I proszę jakich mam lokatorów:
1. Staphylococcus aureus (MSSA)
2. Haemophilus influenzae
3. Streptococcus viridans (ten zakwalifikowano jako florę fizjologiczną
)

Zwątpiłam :/ Jak poszłam pierwszy raz do laryngologa wyszedł mi tylko gronkowiec. Po miesiącu paciorkowiec, a po kilku miesiącach leczenia - taki wynik. Nie ma sensu się rozwlekać na temat tego, jak się czuję, bo szkoda czasu :/ Najgorszy jest ból głowy, bo najprostsze zajęcia stają się męczące. Idę od lekarza (kolejnego) jutro. W zasadzie bez koncepcji.
Antybiotyk pewny, pytanie tylko jak mam się ochronić, zeby obyć się bez grzybów i pogorszenia takiego jak po porzednich ;/ Wystarczy jak będę brać lacibios femina i/lub trilac bądź lacidofil?
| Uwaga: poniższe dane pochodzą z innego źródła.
--- src/rtl/mem_io_arbiter.sv ---
// Two-requester memory port arbiter: CPU and UART program loader share one
// synchronous-read memory port through a three-state IDLE/ISSUE/RESP FSM.
module mem_io_arbiter #(
  parameter int unsigned ADDR_W = 32,
  parameter int unsigned DATA_W = 32
) (
  input  logic              clk_i,
  input  logic              rst_i,
  input  logic              loader_mode_i,

  input  logic              cpu_req_i,
  input  logic              cpu_we_i,
  input  logic [ADDR_W-1:0] cpu_addr_i,
  input  logic [DATA_W-1:0] cpu_wdata_i,
  output logic              cpu_ack_o,
  output logic [DATA_W-1:0] cpu_rdata_o,

  input  logic              uart_req_i,
  input  logic              uart_we_i,
  input  logic [ADDR_W-1:0] uart_addr_i,
  input  logic [DATA_W-1:0] uart_wdata_i,
  output logic              uart_ack_o,
  output logic [DATA_W-1:0] uart_rdata_o,

  output logic              mem_en_o,
  output logic              mem_we_o,
  output logic [ADDR_W-1:0] mem_addr_o,
  output logic [DATA_W-1:0] mem_wdata_o,
  input  logic [DATA_W-1:0] mem_rdata_i,

  output logic              busy_o
);

  typedef enum logic [1:0] {
    ST_IDLE  = 2'd0,
    ST_ISSUE = 2'd1,
    ST_RESP  = 2'd2
  } state_e;

  typedef enum logic {
    GNT_CPU  = 1'b0,
    GNT_UART = 1'b1
  } grant_e;

  state_e              state_q,   state_d;
  grant_e              grant_q,   grant_d;
  logic                we_q,      we_d;
  logic [ADDR_W-1:0]   addr_q,    addr_d;
  logic [DATA_W-1:0]   wdata_q,   wdata_d;

  logic                cpu_elig;
  logic                uart_elig;
  grant_e              sel;

  // grant_q doubles as last_grant: both are written on the same IDLE->ISSUE edge.
  always_ff @(posedge clk_i or posedge rst_i) begin
    if (rst_i) begin
      state_q <= ST_IDLE;
      grant_q <= GNT_UART;
      we_q    <= 1'b0;
      addr_q  <= '0;
      wdata_q <= '0;
    end else begin
      state_q <= state_d;
      grant_q <= grant_d;
      we_q    <= we_d;
      addr_q  <= addr_d;
      wdata_q <= wdata_d;
    end
  end

  assign cpu_elig  = cpu_req_i & ~loader_mode_i;
  assign uart_elig = uart_req_i;

  always_comb begin
    state_d = state_q;
    grant_d = grant_q;
    we_d    = we_q;
    addr_d  = addr_q;
    wdata_d = wdata_q;
    sel     = GNT_CPU;

    if (cpu_elig && uart_elig) begin
      sel = (grant_q == GNT_UART) ? GNT_CPU : GNT_UART;
    end else if (uart_elig) begin
      sel = GNT_UART;
    end else begin
      sel = GNT_CPU;
    end

    case (state_q)
      ST_IDLE: begin
        if (cpu_elig || uart_elig) begin
          state_d = ST_ISSUE;
          grant_d = sel;
          if (sel == GNT_CPU) begin
            we_d    = cpu_we_i;
            addr_d  = cpu_addr_i;
            wdata_d = cpu_wdata_i;
          end else begin
            we_d    = uart_we_i;
            addr_d  = uart_addr_i;
            wdata_d = uart_wdata_i;
          end
        end
      end
      ST_ISSUE: state_d = ST_RESP;
      ST_RESP:  state_d = ST_IDLE;
      default:  state_d = ST_IDLE;
    endcase
  end

  // Address/data registers only change on a grant, so they hold between accesses.
  assign mem_en_o    = (state_q == ST_ISSUE);
  assign mem_we_o    = (state_q == ST_ISSUE) & we_q;
  assign mem_addr_o  = addr_q;
  assign mem_wdata_o = wdata_q;

  assign cpu_ack_o    = (state_q == ST_RESP) && (grant_q == GNT_CPU);
  assign uart_ack_o   = (state_q == ST_RESP) && (grant_q == GNT_UART);
  assign cpu_rdata_o  = (cpu_ack_o  && !we_q) ? mem_rdata_i : '0;
  assign uart_rdata_o = (uart_ack_o && !we_q) ? mem_rdata_i : '0;

  assign busy_o = (state_q != ST_IDLE);

endmodule
File: config.mk
export PLATFORM = sky130hd
export DESIGN_NAME = key_conditioner
export DESIGN_NICKNAME = d
export VERILOG_FILES = /design/src/rtl/key_cond_pkg.sv /design/src/rtl/key_debounce_ch.sv /design/src/rtl/key_conditioner.sv
export SDC_FILE = /design/constraint.sdc
export NUM_CORES = 1
export LEC_CHECK = 0
export CAP_MARGIN = 20
export CORE_UTILIZATION = 50
export DETAILED_ROUTE_END_ITERATION = 10
export GPL_TIMING_DRIVEN = 0
export PLACE_DENSITY = 0.65
export SLEW_MARGIN = 20
export SYNTH_ARGS = -nofsm -noshare
export SYNTH_HDL_FRONTEND = slang
export SYNTH_HIERARCHICAL = 1
export SYNTH_SLANG_ARGS = --single-unit
File: constraint.sdc
create_clock -name i_clk -period 3.3 [get_ports i_clk]
set_input_delay 0.66 -clock i_clk [delete_from_list [all_inputs] [get_ports i_clk]]
set_output_delay 0.66 -clock i_clk [all_outputs]
set_load 0.01 [all_outputs]
File: src/rtl/key_cond_pkg.sv
// Shared types and defaults for the key conditioner.
// Optional long-press support is enabled by defining KEY_CONDITIONER_LONG_PRESS_EN.
package key_cond_pkg;

    localparam int unsigned DEFAULT_DEBOUNCE_CYCLES = 500000;
    localparam int unsigned DEFAULT_LONG_CYCLES     = 50000000;

    typedef enum logic [1:0] {
        S_RELEASED     = 2'd0,
        S_PRESS_WAIT   = 2'd1,
        S_PRESSED      = 2'd2,
        S_RELEASE_WAIT = 2'd3
    } key_state_e;

    // Counter only has to reach LONG_CYCLES when long-press detection is built in.
    function automatic int unsigned cnt_width(input int unsigned debounce,
                                              input int unsigned long_cycles);
`ifdef KEY_CONDITIONER_LONG_PRESS_EN
        cnt_width = $clog2(long_cycles + 1);
`else
        cnt_width = (long_cycles > debounce) ? $clog2(debounce + 1) : $clog2(debounce + 1);
`endif
    endfunction

endpackage

File: src/rtl/key_debounce_ch.sv
// One push-button channel: 2-flop synchronizer, debounce FSM and counter.
// Long-press pulse exists only when KEY_CONDITIONER_LONG_PRESS_EN is defined.
module key_debounce_ch
    import key_cond_pkg::*;
#(
    parameter int unsigned DEBOUNCE_CYCLES = DEFAULT_DEBOUNCE_CYCLES,
    parameter int unsigned LONG_CYCLES     = DEFAULT_LONG_CYCLES
) (
    input  logic clk,
    input  logic rst,
    input  logic key_n,
    output logic level,
    output logic press_pulse,
    output logic release_pulse
`ifdef KEY_CONDITIONER_LONG_PRESS_EN
    ,
    output logic long_pulse
`endif
);

    localparam int unsigned CW = cnt_width(DEBOUNCE_CYCLES, LONG_CYCLES);
    localparam logic [CW-1:0] DEB_LAST = CW'(DEBOUNCE_CYCLES - 1);
`ifdef KEY_CONDITIONER_LONG_PRESS_EN
    localparam logic [CW-1:0] LONG_LAST = CW'(LONG_CYCLES - 1);
    localparam logic [CW-1:0] LONG_MAX  = CW'(LONG_CYCLES);
`endif

    logic [1:0]    sync_q;
    logic          pressed;
    key_state_e    state_q, state_d;
    logic [CW-1:0] cnt_q, cnt_d;
    logic          level_q, level_d;
    logic          press_q, press_d;
    logic          release_q, release_d;
`ifdef KEY_CONDITIONER_LONG_PRESS_EN
    logic          long_q, long_d;
    logic          long_done_q, long_done_d;
`endif

    // Synchronize the raw active-low input; reset value is "released".
    always_ff @(posedge clk) begin
        if (rst) sync_q <= 2'b11;
        else     sync_q <= {sync_q[0], key_n};
    end

    assign pressed = ~sync_q[1];

    // Next-state logic: pulses are decided here and registered below.
    always_comb begin
        state_d   = state_q;
        cnt_d     = cnt_q;
        level_d   = level_q;
        press_d   = 1'b0;
        release_d = 1'b0;
`ifdef KEY_CONDITIONER_LONG_PRESS_EN
        long_d      = 1'b0;
        long_done_d = long_done_q;
`endif
        case (state_q)
            S_RELEASED: begin
                if (pressed) begin
                    state_d = S_PRESS_WAIT;
                    cnt_d   = '0;
                end
            end
            S_PRESS_WAIT: begin
                if (!pressed) begin
                    state_d = S_RELEASED;
                    cnt_d   = '0;
                end else if (cnt_q == DEB_LAST) begin
                    state_d = S_PRESSED;
                    cnt_d   = '0;
                    press_d = 1'b1;
                    level_d = 1'b1;
`ifdef KEY_CONDITIONER_LONG_PRESS_EN
                    long_done_d = 1'b0;
`endif
                end else begin
                    cnt_d = cnt_q + 1'b1;
                end
            end
            S_PRESSED: begin
                if (!pressed) begin
                    state_d = S_RELEASE_WAIT;
                    cnt_d   = '0;
                end
`ifdef KEY_CONDITIONER_LONG_PRESS_EN
                // Held count saturates at LONG_CYCLES; long_done blocks a second pulse.
                else if (cnt_q != LONG_MAX) begin
                    cnt_d = cnt_q + 1'b1;
                    if (cnt_q == LONG_LAST && !long_done_q) begin
                        long_d      = 1'b1;
                        long_done_d = 1'b1;
                    end
                end
`endif
            end
            S_RELEASE_WAIT: begin
                if (pressed) begin
                    state_d = S_PRESSED;
`ifdef KEY_CONDITIONER_LONG_PRESS_EN
                    cnt_d = CW'(1); // the returning sample already counts as held
`else
                    cnt_d = '0;
`endif
                end else if (cnt_q == DEB_LAST) begin
                    state_d   = S_RELEASED;
                    cnt_d     = '0;
                    release_d = 1'b1;
                    level_d   = 1'b0;
                end else begin
                    cnt_d = cnt_q + 1'b1;
                end
            end
            default: begin
                state_d = S_RELEASED;
                cnt_d   = '0;
            end
        endcase
    end

    // State, counter and registered outputs.
    always_ff @(posedge clk) begin
        if (rst) begin
            state_q   <= S_RELEASED;
            cnt_q     <= '0;
            level_q   <= 1'b0;
            press_q   <= 1'b0;
            release_q <= 1'b0;
`ifdef KEY_CONDITIONER_LONG_PRESS_EN
            long_q      <= 1'b0;
            long_done_q <= 1'b0;
`endif
        end else begin
            state_q   <= state_d;
            cnt_q     <= cnt_d;
            level_q   <= level_d;
            press_q   <= press_d;
            release_q <= release_d;
`ifdef KEY_CONDITIONER_LONG_PRESS_EN
            long_q      <= long_d;
            long_done_q <= long_done_d;
`endif
        end
    end

    assign level         = level_q;
    assign press_pulse   = press_q;
    assign release_pulse = release_q;
`ifdef KEY_CONDITIONER_LONG_PRESS_EN
    assign long_pulse = long_q;
`endif

endmodule

File: src/rtl/key_conditioner.sv
// Debounces NKEYS active-low push buttons into level and press/release pulses.
// Define KEY_CONDITIONER_LONG_PRESS_EN to add the o_key_long output.
module key_conditioner
    import key_cond_pkg::*;
#(
    parameter int unsigned NKEYS           = 3,
    parameter int unsigned DEBOUNCE_CYCLES = DEFAULT_DEBOUNCE_CYCLES,
    parameter int unsigned LONG_CYCLES     = DEFAULT_LONG_CYCLES
) (
    input  logic             i_clk,
    input  logic             i_rst,
    input  logic [NKEYS-1:0] i_key_n,
    output logic [NKEYS-1:0] o_key_level,
    output logic [NKEYS-1:0] o_key_press,
    output logic [NKEYS-1:0] o_key_release
`ifdef KEY_CONDITIONER_LONG_PRESS_EN
    ,
    output logic [NKEYS-1:0] o_key_long
`endif
);

    for (genvar g = 0; g < NKEYS; g++) begin : gen_ch
        key_debounce_ch #(
            .DEBOUNCE_CYCLES(DEBOUNCE_CYCLES),
            .LONG_CYCLES    (LONG_CYCLES)
        ) u_ch (
            .clk          (i_clk),
            .rst          (i_rst),
            .key_n        (i_key_n[g]),
            .level        (o_key_level[g]),
            .press_pulse  (o_key_press[g]),
            .release_pulse(o_key_release[g])
`ifdef KEY_CONDITIONER_LONG_PRESS_EN
            ,
            .long_pulse   (o_key_long[g])
`endif
        );
    end

endmodule

==> results of run 1 <==
==> cell families (layout without fill, tap and decap cells) <==
logic type / count (synthesis) / count (layout) / synth area share, %
flops: 78 / 78 / 40.4
mux: 7 / 7 / 1.88
buf+inv: 24 / 54 / 3.49
compound gates: 108 / 108 / 18.2
xor+xnor: 19 / 19 / 4.30
fa+ha+maj: 3 / 3 / 0.970
simple gates: 206 / 206 / 30.8
==> power by group through the flow <==
| stage | combinational, W | clock (W) | sequential [W] |
|---|---|---|---|
| 2_1_floorplan | 0.0000574 | 0 | 0.000984 |
| 3_3_place_gp | 0.0000883 | 0 | 0.000985 |
| 3_5_place_dp | 0.0000918 | 0 | 0.000985 |
| 4_1_cts | 0.0000924 | 0.000687 | 0.000963 |
| 5_1_grt | 0.000102 | 0.000719 | 0.000965 |
| 6_report | 0.0000919 | 0.000661 | 0.000963 |
==> layer usage <==
metal,global-route usage [%],vias up,share of wire (%)
met5,0,-,0
met4,8.20,0,0.68
met3,3.72,6,3.4
met2,34.5,53,46
met1,28.6,1563,50
li1,-,1704,-
==> worst register-to-register path, cell delays in order, from the launching register on <==
cell      delay (ns)
dfxtp_1         0.39
ha_1            0.24
and4_1          0.27
nand2_1         0.16
o311ai_2        0.69
o21ai_1         0.16
a21bo_1         0.21
==> cells in the mapped netlist, types with 6 or more instances <==
| library cell | count |
|---|---|
| nor2_1 | 34 |
| nand2_1 | 43 |
| o21ai_0 | 16 |
| inv_1 | 9 |
| xor2_1 | 9 |
| nand4_1 | 13 |
| dfxtp_1 | 78 |
| or2_2 | 6 |
| a31oi_1 | 24 |
| xnor2_1 | 10 |
| or3_1 | 9 |
| a22o_1 | 10 |
| nor3_1 | 19 |
| and3_1 | 6 |
| nand3_1 | 25 |
| a21oi_1 | 29 |
| nor4_1 | 7 |
==> registers in the layout, indices dropped and copies added, names as in the netlist, named ones only <==
signal                     flops
gen_ch.u_ch/cnt_q             57
gen_ch.u_ch/sync_q             6
gen_ch.u_ch/level              3
gen_ch.u_ch/press_pulse        3
gen_ch.u_ch/release_pulse      3
gen_ch.u_ch/state_q            3
==> final timing paths <==
path	from	end	slack [ns]
worst max-delay path	i_rst	gen_ch[2].u_ch/cnt_q[12]$_SDFFE_PP0P_	0.65
worst min-delay path	gen_ch[2].u_ch/sync_q[0]$_SDFF_PP1_	gen_ch[2].u_ch/sync_q[1]$_SDFF_PP1_	0.42
worst max register to register	gen_ch[2].u_ch/cnt_q[0]$_SDFFE_PP0P_	gen_ch[2].u_ch/cnt_q[15]$_SDFFE_PP0P_	1.09
worst min register to register	gen_ch[2].u_ch/sync_q[0]$_SDFF_PP1_	gen_ch[2].u_ch/sync_q[1]$_SDFF_PP1_	0.42
==> layout make-up <==
type / count / share of cell area, %
clock inverters: 7 / 1.28
flip-flops and latches: 78 / 36.2
inverters: 9 / 0.784
plain buffers: 15 / 2.35
multi-input cells: 343 / 50.4
repair buffers: 14 / 3.19
well taps: 99 / 2.87
clock buffers: 9 / 2.87
==> through the flow <==
step | cells | util, % | hold WS, ns
2_1_floorplan | 445 | - | 0.389
3_3_place_gp | 557 | 55.9 | 0.391
3_5_place_dp | 558 | 56.0 | 0.403
4_1_cts | 574 | 58.5 | 0.422
5_1_grt | 574 | 58.5 | 0.437
6_report | 574 | 58.5 | 0.418
==> impl_metrics.py, run 1 <==
metrics = {
    "cts": {
        "root_buffer": "clkbuf_8",
        "clk_latency_ns": 0.35,
        "cts_setup_buffers": 0,
        "cts_tree": "built",
        "cts_sinks": 78,
        "clk_path_buf_depth": 2,
        "cts_resized": 0,
        "clkTransAtPathRegs_ns": 0.09,
        "cts_hold_buf": 0,
        "cts-buffers-inserted": 9,
        "cts-htree-levels": 3,
    },
    "global_routing": {
        "grt_max_degree": 16,
        "antenna_found_initial": 0,
        "grt_pass1_vias": 3005,
        "grt_pass1_wl_um": 14200,
        "grtUsageTotal_pct": 21.4,
        "grt.overflow.total": 0,
    },
    "drt": {
        "vias": 3326,
        "ant_nets": 0,
        "routed_wl_um": 8230,
        "via_per_inst": 5.79,
        "drt_iter0_drc": 104,
        "avgRoutedWirePerCell_um": 14.3,
        "drc_errors": 0,
        "dr.pass1.iters": 4,
    },
    "logic_synthesis": {
        "synth_edf_count": 0,
        "synth_area_leaders": "dfxtp_1, nand2_1, a31oi_1",
        "async_reset_ff_share_pct": 0,
        "synth_area_um2": 3870,
        "synth_warnings": 6,
        "synth-seq-cells": 78,
        "ys_types": 66,
        "yosysTopAreaCell": "dfxtp_1",
        "ys_seq_area_share_pct": 40.4,
        "syn-num-nets": 453,
        "synth-main-ff-cell": "dfxtp_1",
        "synthCells": 445,
        "synth_top_area_share_pct": 40.4,
        "avgSynthCellArea_um2": 8.69,
    },
    "timing": {
        "slew_viol_final": 0,
        "max_freq_mhz": 378,
        "fin_crit_ns": 2.65,
        "slew_headroom_pct": 33.6,
        "rsz0062_at_grt": "false",
        "hold_viol_final": 0,
        "worstMarginPinSlew_ns": 0.988,
        "tns_ns": 0,
        "setup_slack_ns": 0.652,
        "finalSetupViolCount": 0,
        "period_share_pct": 80.3,
        "skew_ns": 0.00982,
    },
    "power": {
        "switchingPower_w": 0.000443,
        "power_frac_seq_pct": 56.1,
        "leakage_nw": 1.48,
        "pwr-share-clk_pct": 38.5,
        "combPwrFrac_pct": 5.4,
        "power_density_nw_per_um2": 398,
        "p_total_w": 0.00172,
        "p_int_w": 0.00127,
        "vdd_drop_max_uv": 265,
        "swShare_pct": 25.8,
    },
    "setup_path": {
        "cp.arrival_ns": 2.93,
        "path_buf_inv": 2,
        "endpoint_kind": "flip-flop",
        "reg2reg_depth": 6,
        "crit_path_max_fanout": 15,
        "cp_top_family": "buffers and inverters",
        "critPathMaxStageDelay_ns": 0.76,
        "required_ns": 3.59,
        "path_class": "primary input to flip-flop",
        "crit_slowest_cell": "clkdlybuf4s50_1",
        "crit_chain": "clkdlybuf4s50_1, clkbuf_1, nor2_1, o311ai_2, or4_1, nand3_1",
        "critPathLaunchType": "primary input",
        "critical_path_depth": 6,
    },
    "floorplanning": {
        "rows": 31,
        "num_io_pins": 14,
        "die-area_um2": 8090,
        "core_area_um2": 7370,
        "fp.dieH_um": 90.0,
        "die_w_um": 90.0,
        "floorplan.initialDensity_pct": 52.5,
    },
    "place": {
        "place_congestion": 0.785,
        "io_buffers": 13,
        "dpl_worst_slack_ns": 0.298,
        "hpwl_um": 5630,
        "place_area_um2": 4130,
    },
    "cells_and_area": {
        "postLayoutCellArea_um2": 4310,
        "drive_gt1_share_pct": 11.4,
        "nets": 478,
        "regArea_um2": 1560,
        "diodes": 0,
        "final_cell_mix": "dfxtp_1, nand2_1, nor2_1",
        "final_common_cell": "dfxtp_1",
        "area_growth_pct": 11.4,
        "multi_input_comb_area_um2": 2170,
        "fillers": 668,
    },
    "job": {
        "cap_viol_max_count": 0,
    },
    "min_path": {
        "min_path_type": "flip-flop to flip-flop",
        "hold_path_depth": 1,
    },
    "run_status": {
        "outcome": "finished clean",
    },
}
Power figures use the tool's default switching activity.
==> run 2, diff against run 1 <==
==> constraint.sdc (replaced) <==
create_clock -name i_clk -period 2.6 [get_ports i_clk]
set_input_delay 0.52 -clock i_clk [delete_from_list [all_inputs] [get_ports i_clk]]
set_output_delay 0.52 -clock i_clk [all_outputs]
set_load 0.01 [all_outputs]
==> run 2 against run 1 <==
Against the previous run:
- critical endpoint is now gen_ch[2].u_ch/cnt_q[15]$_SDFFE_PP0P_
- power is 27% higher
- cell count stayed put
- sequential power is 27% higher
- final area hardly changed
- non-clock buffer count stayed put
==> impl_metrics.py, run 2 (synthesis gave the netlist of run 1 again) <==
metrics = {
    "run_status": {
        "outcome": "finished clean",
    },
    "timing": {
        "slew_viol_final": 0,
        "max_freq_mhz": 453,
        "period_share_pct": 84.9,
        "setup_slack_ns": 0.392,
        "tns_ns": 0,
        "fin_crit_ns": 2.21,
        "slew_headroom_pct": 32.4,
        "rsz0062_at_grt": "false",
        "finalSetupViolCount": 0,
        "worstMarginPinSlew_ns": 1.01,
        "hold-worst-slack_ns": 0.419,
        "hold_viol_final": 0,
        "skew_ns": 0.00993,
    },
    "floorplanning": {
        "die-area_um2": 8090,
        "rows": 31,
        "die_w_um": 90.0,
        "floorplan.initialDensity_pct": 52.5,
        "fp.dieH_um": 90.0,
        "num_io_pins": 14,
        "core_area_um2": 7370,
    },
    "cts": {
        "cts-buffers-inserted": 9,
        "cts_tree": "built",
        "cts_sinks": 78,
        "clk_path_buf_depth": 2,
        "root_buffer": "clkbuf_8",
        "cts-htree-levels": 3,
        "clkTransAtPathRegs_ns": 0.09,
        "cts_setup_buffers": 0,
        "clk_latency_ns": 0.35,
    },
    "global_routing": {
        "antenna_found_initial": 0,
        "grt.overflow.total": 0,
        "grt_pass1_wl_um": 14200,
        "grt_max_degree": 16,
        "grt_pass1_vias": 3005,
        "grtUsageTotal_pct": 21.4,
    },
    "job": {
        "cap_viol_max_count": 0,
    },
    "cells_and_area": {
        "largest_reg_flops": 57,
        "drive_gt1_share_pct": 11.6,
        "fillers": 668,
        "final_common_cell": "dfxtp_1",
        "largestRegisters": "gen_ch.u_ch/cnt_q (57), gen_ch.u_ch/sync_q (6)",
        "finish.utilization_pct": 58.5,
        "final_cell_mix": "dfxtp_1, nand2_1, nor2_1",
        "nets": 478,
        "area_growth_pct": 11.5,
        "regMostFlops": "gen_ch.u_ch/cnt_q",
        "regArea_um2": 1560,
        "multi_input_comb_area_um2": 2170,
        "diodes": 0,
    },
    "drt": {
        "drc_errors": 0,
        "via_per_inst": 5.82,
        "vias": 3340,
        "ant_nets": 0,
        "drt_iter0_drc": 106,
        "avgRoutedWirePerCell_um": 14.4,
        "routed_wl_um": 8250,
        "dr.pass1.iters": 6,
    },
    "setup_path": {
        "crit_slowest_cell": "o311ai_2",
        "cp.arrival_ns": 2.46,
        "critPathLaunchType": "flip-flop",
        "path_class": "flip-flop to flip-flop",
        "endpoint_kind": "flip-flop",
        "crit_chain": "ha_1, and4_1, nand2_1, o311ai_2, o21ai_1, a21bo_1",
        "required_ns": 2.85,
        "critPathMaxStageDelay_ns": 0.70,
        "crit_path_max_fanout": 10,
    },
    "place": {
        "dpl_worst_slack_ns": -0.262,
        "place_congestion": 0.785,
        "hpwl_um": 5630,
        "io_buffers": 13,
    },
    "power": {
        "vdd_drop_max_uv": 336,
        "power_density_nw_per_um2": 505,
        "leakage_nw": 1.49,
    },
    "min_path": {
        "min_path_type": "flip-flop to flip-flop",
    },
}
[run 2: cell types whose count changed in the layout (fill, tap and decap cells not counted)]
cell,previous run,this run
clkbuf_1,5,4
clkbuf_2,1,2
clkdlybuf4s50_1,13,12
dlymetal6s2s_1,0,1
[run 2: worst paths after layout]
path / startpoint / to / slack [ns] / cells past startpoint
max: gen_ch[2].u_ch/cnt_q[0]$_SDFFE_PP0P_ / gen_ch[2].u_ch/cnt_q[15]$_SDFFE_PP0P_ / 0.39 / 6
min: gen_ch[2].u_ch/sync_q[0]$_SDFF_PP1_ / gen_ch[2].u_ch/sync_q[1]$_SDFF_PP1_ / 0.42 / 1
max reg2reg: gen_ch[2].u_ch/cnt_q[0]$_SDFFE_PP0P_ / gen_ch[2].u_ch/cnt_q[15]$_SDFFE_PP0P_ / 0.39 / 6
min reg2reg: gen_ch[2].u_ch/sync_q[0]$_SDFF_PP1_ / gen_ch[2].u_ch/sync_q[1]$_SDFF_PP1_ / 0.42 / 1
[run 2: what timing repair did]
| action | in CTS | in global routing |
|---|---|---|
| hold buffers | 0 | 0 |
| endpoints found under the setup margin | 0 | 9 |
| resized for setup | 0 | 3 |
[run 2: layout make-up]
cell class                      count  area share, %
Clock inverter                      7           1.28
Sequential cell                    78           36.2
Multi-Input combinational cell    343           50.4
Inverter                            9          0.783
Clock buffer                        9           2.87
Timing Repair Buffer               14           3.25
Tap cell                           99           2.87
Buffer                             15           2.38
[run 2: critical path, delay by kind of cell, from the launching register on]
kind	cells	cell delay (ns)
DFF	1	0.39
AOI/OAI and AO/OA	3	1.06
adders and majority gates	1	0.24
and+or+nand+nor	2	0.43
[run 2: through the flow]
stage	total power [W]	instances	cell area, um2
finish	0.00218	574	4310
global route	0.00227	574	4310
CTS	0.00221	574	4310
detailed placement	0.00137	558	4130
global placement	0.00136	557	4120
floorplan	0.00132	445	3870
[run 2: report_power, final]
part           switching [W]  total, W  internal (W)
clock               0.000482  0.000839      0.000357
sequential         0.0000144   0.00122       0.00121
combinational      0.0000661  0.000117     0.0000512
total               0.000563   0.00218       0.00162
[run 2: routing by layer]
layer,share of wire [%],track usage (%),wire length (um),vias to the layer above
met5,0,0,0,-
met4,0.34,8.20,28,0
met3,2.9,3.72,239,4
met2,46,34.5,3800,59
met1,51,28.6,4180,1574
li1,-,-,-,1703
==> run 3, diff against run 2 <==
--- a/config.mk
+++ b/config.mk
@@ -9,7 +9,7 @@
 export CORE_UTILIZATION = 50
 export DETAILED_ROUTE_END_ITERATION = 10
 export GPL_TIMING_DRIVEN = 0
-export PLACE_DENSITY = 0.65
+export PLACE_DENSITY = 0.68
 export SLEW_MARGIN = 20
 export SYNTH_ARGS = -nofsm -noshare
 export SYNTH_HDL_FRONTEND = slang
==> constraint.sdc (replaced) <==
create_clock -name i_clk -period 1.8 [get_ports i_clk]
set_input_delay 0.36 -clock i_clk [delete_from_list [all_inputs] [get_ports i_clk]]
set_output_delay 0.36 -clock i_clk [all_outputs]
set_load 0.01 [all_outputs]
==> run 3 against run 2 <==
Against the previous run:
- the flow now finishes with violations (setup timing)
- largest cell class unchanged
- count of clock-buffer cells in the layout stayed put
- hold slack better by 0.0017 ns
- critical path depth is 1 higher
- sequential share of layout area is 6.5 points lower
- clock skew hardly changed
- clock power is 69% higher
Mogę je połączyć?
napisał/a: maria_kat 2007-10-30 09:12
jak tow końce jest? czy Streptococcus Viridans jest patogenny czy zalicza się do flory? bo na dwóch różnych wymazach różnie to wygląda. na jednym zrobiono mi do niego antybiogram, na drugim uznano za flore.